Oh, we’ve been here about 5 years.

5 years?

Yeah, and over here there’s a different atmosphere. When we first moved here, some of the same things that were in the neighborhood, drifted over here because my shop was broken into 2 times and I think that that stems from the neighborhood. See, when we moved, we had guys that would tell guys that we were out of the city. They wouldn’t tell them where we were because people were jealous. Some barbers over here, I think they had something to do with the breaking in; they tried to run us away from here, but I stayed here, you know.  Finally, they let us alone, you know. You had many guys who were afraid that I would take their customers. Some of them were cutting hair and they didn’t have a license. Some of them are still doing it. So, that’s just the way it is, you know.

What would you say about the atmosphere you have now in the shop as far as the characters you have now, because Cox has been with you?

I think the atmosphere I have now is beautiful, is good.  It blends in, you know? It blends in with what’s going on today. Actually, this shop can associate with all types of clientele except the clientele [that deals] with drugs. You know, I don’t like to associate with drug lords too much. We have people who come in who maybe use drugs but they don’t present themselves in here as a drug addict.
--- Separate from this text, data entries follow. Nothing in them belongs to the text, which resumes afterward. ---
Background: an optimization exercise with open tools, aiming at small area, a short achievable clock period and few clock cycles per item. Do not read the settings as production practice. Function was checked by simulation only, so behaviour that the tests miss may differ from the original. No activity file was given, so power comes from the tool's default toggle rates.

<file path="design.v">
package iirt_pkg;
    localparam int PORT_W  = 8;
    localparam int ORIG_W  = 16;
    localparam int GEN_W   = 15;
    localparam int TDATA_W = 40;
    typedef enum logic [1:0] {
        KIND_ASSIGNED = 2'd0,
        KIND_ROUTED   = 2'd1,
        KIND_NO_MATCH = 2'd2,
        KIND_FULL     = 2'd3
    } kind_t;
    typedef struct packed {
        logic [PORT_W-1:0] port;
        logic [ORIG_W-1:0] orig;
        logic [GEN_W-1:0]  gen;
    } entry_t;
    typedef struct packed {
        logic capture;     
        logic request;     
        logic scan_step;   
        logic finish;      
    } dp_cmd_t;
    typedef struct packed {
        logic out_free;    
        logic fill_zero;   
        logic match;       
        logic pend_valid;  
        logic scan_last;   
    } dp_stat_t;
endpackage
module iirt_ctrl (
    input  logic              clk,
    input  logic              rst_n,
    input  logic              in_valid,
    input  logic              in_op,
    output logic              in_ready,
    input  iirt_pkg::dp_stat_t stat,
    output iirt_pkg::dp_cmd_t  cmd
);
    typedef enum logic [2:0] {
        ST_IDLE,
        ST_REQ,
        ST_SCAN_RD,
        ST_SCAN_EV,
        ST_FINAL
    } state_t;
    state_t state_reg, state_next;
    logic   ready_reg;
    always_comb
    begin
        state_next = state_reg;
        cmd        = '0;
        unique case (state_reg)
            ST_IDLE:
            begin
                if (in_valid)
                begin
                    cmd.capture = 1'b1;
                    if (!in_op)
                        state_next = ST_REQ;
                    else if (stat.fill_zero)
                        state_next = ST_FINAL;
                    else
                        state_next = ST_SCAN_RD;
                end
            end
            ST_REQ:
            begin
                if (stat.out_free)
                begin
                    cmd.request = 1'b1;
                    state_next  = ST_IDLE;
                end
            end
            ST_SCAN_RD:
            begin
                state_next = ST_SCAN_EV;
            end
            ST_SCAN_EV:
            begin
                if (!(stat.match && stat.pend_valid && !stat.out_free))
                begin
                    cmd.scan_step = 1'b1;
                    state_next    = stat.scan_last ? ST_FINAL : ST_SCAN_RD;
                end
            end
            ST_FINAL:
            begin
                if (stat.out_free)
                begin
                    cmd.finish = 1'b1;
                    state_next = ST_IDLE;
                end
            end
            default:
            begin
                state_next = ST_IDLE;
            end
        endcase
    end
    always_ff @(posedge clk or negedge rst_n)
    begin
        if (!rst_n)
        begin
            state_reg <= ST_IDLE;
            ready_reg <= 1'b1;
        end
        else
        begin
            state_reg <= state_next;
            ready_reg <= (state_next == ST_IDLE);
        end
    end
    assign in_ready = ready_reg;
endmodule
module iirt_dpath #(
    parameter int unsigned TABLE_DEPTH = 16,
    parameter int unsigned ID_LIMIT    = 32767
) (
    input  logic                          clk,
    input  logic                          rst_n,
    input  logic [iirt_pkg::TDATA_W-1:0]  in_data,
    input  iirt_pkg::dp_cmd_t             cmd,
    output iirt_pkg::dp_stat_t            stat,
    output logic                          out_valid,
    input  logic                          out_ready,
    output logic [iirt_pkg::TDATA_W-1:0]  out_data,
    output logic [1:0]                    out_kind,
    output logic                          out_last
);
    localparam int IDX_W = (TABLE_DEPTH > 1) ? $clog2(TABLE_DEPTH) : 1;
    localparam int CNT_W = $clog2(TABLE_DEPTH + 1);
    localparam int PAD_W = iirt_pkg::TDATA_W - iirt_pkg::PORT_W - iirt_pkg::ORIG_W - iirt_pkg::GEN_W;
    localparam logic [iirt_pkg::GEN_W-1:0] GEN_ONE  = 1;
    localparam logic [PAD_W-1:0]           PAD_ZERO = '0;
    logic [iirt_pkg::PORT_W+iirt_pkg::ORIG_W+iirt_pkg::GEN_W-1:0] mem [0:TABLE_DEPTH-1];
    iirt_pkg::entry_t rdata_reg;
    logic [iirt_pkg::PORT_W-1:0] port_reg;
    logic [iirt_pkg::ORIG_W-1:0] orig_reg;
    logic [iirt_pkg::GEN_W-1:0]  gen_reg;
    logic [CNT_W-1:0]  fill_reg,  fill_next;
    logic [iirt_pkg::GEN_W-1:0]  id_reg,    id_next;
    logic [IDX_W-1:0]  rd_reg,    rd_next;
    logic [CNT_W-1:0]  keep_reg,  keep_next;
    logic              pend_reg,  pend_next;
    logic [iirt_pkg::PORT_W-1:0] pport_reg;
    logic [iirt_pkg::ORIG_W-1:0] porig_reg;
    logic              oval_reg,  oval_next;
    iirt_pkg::kind_t             okind_reg, okind_next;
    logic [iirt_pkg::PORT_W-1:0] oport_reg, oport_next;
    logic [iirt_pkg::ORIG_W-1:0] oorig_reg, oorig_next;
    logic [iirt_pkg::GEN_W-1:0]  ogen_reg,  ogen_next;
    logic              olast_reg, olast_next;
    logic              out_free, full, match, out_load;
    logic [iirt_pkg::GEN_W-1:0]  id_step;
    logic              wr_en;
    logic [IDX_W-1:0]  wr_addr;
    iirt_pkg::entry_t            wr_data;
    assign out_free = !oval_reg || out_ready;
    assign full     = (fill_reg == CNT_W'(TABLE_DEPTH));
    assign match    = (rdata_reg.gen == gen_reg);
    assign id_step  = ({1'b0, id_reg} == 16'(ID_LIMIT)) ? GEN_ONE : id_reg + GEN_ONE;
    assign stat.out_free   = out_free;
    assign stat.fill_zero  = (fill_reg == '0);
    assign stat.match      = match;
    assign stat.pend_valid = pend_reg;
    assign stat.scan_last  = ((CNT_W'(rd_reg) + CNT_W'(1)) == fill_reg);
    always_comb
    begin
        fill_next  = fill_reg;
        id_next    = id_reg;
        rd_next    = rd_reg;
        keep_next  = keep_reg;
        pend_next  = pend_reg;
        out_load   = 1'b0;
        okind_next = okind_reg;
        oport_next = oport_reg;
        oorig_next = oorig_reg;
        ogen_next  = ogen_reg;
        olast_next = olast_reg;
        wr_en      = 1'b0;
        wr_addr    = fill_reg[IDX_W-1:0];
        wr_data    = {port_reg, orig_reg, id_step};
        if (cmd.capture)
        begin
            rd_next   = '0;
            keep_next = '0;
            pend_next = 1'b0;
        end
        if (cmd.request)
        begin
            out_load   = 1'b1;
            oport_next = '0;
            oorig_next = '0;
            olast_next = 1'b1;
            if (full)
            begin
                okind_next = iirt_pkg::KIND_FULL;
                ogen_next  = '0;
            end
            else
            begin
                okind_next = iirt_pkg::KIND_ASSIGNED;
                ogen_next  = id_step;
                id_next    = id_step;
                fill_next  = fill_reg + CNT_W'(1);
                wr_en      = 1'b1;
            end
        end
        if (cmd.scan_step)
        begin
            rd_next = rd_reg + IDX_W'(1);
            if (match)
            begin
                if (pend_reg)
                begin
                    out_load   = 1'b1;
                    okind_next = iirt_pkg::KIND_ROUTED;
                    oport_next = pport_reg;
                    oorig_next = porig_reg;
                    ogen_next  = gen_reg;
                    olast_next = 1'b0;
                end
                pend_next = 1'b1;
            end
            else
            begin
                wr_en     = 1'b1;
                wr_addr   = keep_reg[IDX_W-1:0];
                wr_data   = rdata_reg;
                keep_next = keep_reg + CNT_W'(1);
            end
        end
        if (cmd.finish)
        begin
            out_load   = 1'b1;
            ogen_next  = gen_reg;
            olast_next = 1'b1;
            fill_next  = keep_reg;
            pend_next  = 1'b0;
            if (pend_reg)
            begin
                okind_next = iirt_pkg::KIND_ROUTED;
                oport_next = pport_reg;
                oorig_next = porig_reg;
            end
            else
            begin
                okind_next = iirt_pkg::KIND_NO_MATCH;
                oport_next = '0;
                oorig_next = '0;
            end
        end
        oval_next = out_load ? 1'b1 : (out_ready ? 1'b0 : oval_reg);
    end
    always_ff @(posedge clk or negedge rst_n)
    begin
        if (!rst_n)
        begin
            fill_reg <= '0;
            id_reg   <= '0;
            rd_reg   <= '0;
            keep_reg <= '0;
            pend_reg <= 1'b0;
            oval_reg <= 1'b0;
        end
        else
        begin
            fill_reg <= fill_next;
            id_reg   <= id_next;
            rd_reg   <= rd_next;
            keep_reg <= keep_next;
            pend_reg <= pend_next;
            oval_reg <= oval_next;
        end
    end
    always_ff @(posedge clk)
    begin
        if (cmd.capture)
        begin
            port_reg <= in_data[iirt_pkg::PORT_W-1:0];
            orig_reg <= in_data[iirt_pkg::PORT_W+iirt_pkg::ORIG_W-1:iirt_pkg::PORT_W];
            gen_reg  <= in_data[iirt_pkg::PORT_W+iirt_pkg::ORIG_W+iirt_pkg::GEN_W-1:iirt_pkg::PORT_W+iirt_pkg::ORIG_W];
        end
        if (cmd.scan_step && match)
        begin
            pport_reg <= rdata_reg.port;
            porig_reg <= rdata_reg.orig;
        end
        if (out_load)
        begin
            okind_reg <= okind_next;
            oport_reg <= oport_next;
            oorig_reg <= oorig_next;
            ogen_reg  <= ogen_next;
            olast_reg <= olast_next;
        end
    end
    always_ff @(posedge clk)
    begin
        if (wr_en)
            mem[wr_addr] <= wr_data;
        rdata_reg <= mem[rd_reg];
    end
    assign out_valid = oval_reg;
    assign out_kind  = okind_reg;
    assign out_last  = olast_reg;
    assign out_data  = {PAD_ZERO, ogen_reg, oorig_reg, oport_reg};
endmodule
module invoke_id_remap_table_core #(
    parameter int unsigned TABLE_DEPTH = 16,
    parameter int unsigned ID_LIMIT    = 32767
) (
    input  logic                         clk,
    input  logic                         rst_n,
    input  logic [iirt_pkg::TDATA_W-1:0] s_tdata,
    input  logic [0:0]                   s_tuser,
    input  logic                         s_tvalid,
    output logic                         s_tready,
    output logic [iirt_pkg::TDATA_W-1:0] m_tdata,
    output logic [1:0]                   m_tuser,
    output logic                         m_tlast,
    output logic                         m_tvalid,
    input  logic                         m_tready
);
    iirt_pkg::dp_cmd_t  cmd;
    iirt_pkg::dp_stat_t stat;
    iirt_ctrl u_ctrl (
        .clk      (clk),
        .rst_n    (rst_n),
        .in_valid (s_tvalid),
        .in_op    (s_tuser[0]),
        .in_ready (s_tready),
        .stat     (stat),
        .cmd      (cmd)
    );
    iirt_dpath #(
        .TABLE_DEPTH (TABLE_DEPTH),
        .ID_LIMIT    (ID_LIMIT)
    ) u_dpath (
        .clk       (clk),
        .rst_n     (rst_n),
        .in_data   (s_tdata),
        .cmd       (cmd),
        .stat      (stat),
        .out_valid (m_tvalid),
        .out_ready (m_tready),
        .out_data  (m_tdata),
        .out_kind  (m_tuser),
        .out_last  (m_tlast)
    );
endmodule
</file>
They always come in with a certain amount of respect, you know. And the conversations that we have are just happy-go-lucky. So I think, according to the days and time, I think we’re doing good.

Any last remarks?

I would say that barbering is a lost art when you come to a straight razor.  And I’m one of the guys who really started out, even in the late ‘30’s to where I look at my father, and the razor is the key to really shaving and giving a line. So actually, nowadays, they’ve gotten away from [using] that razor. When I went to barber college, the guy used to show us how to shave. There are fourteen stokes to shaving. And these fourteen strokes, if you use them, a guy would not bump. Well, of course, now we don’t really go through that stage of the fourteen strokes.  But, I do know the fourteen strokes that are against the grain, with the grain and so forth. I could go through a whole layout of how you should do it. Barbering now is just a lost art when it comes to [using the] razor. You can cut hair and use your outliner and so forth, but that razor, can’t nothing beat it. And it is the best thing.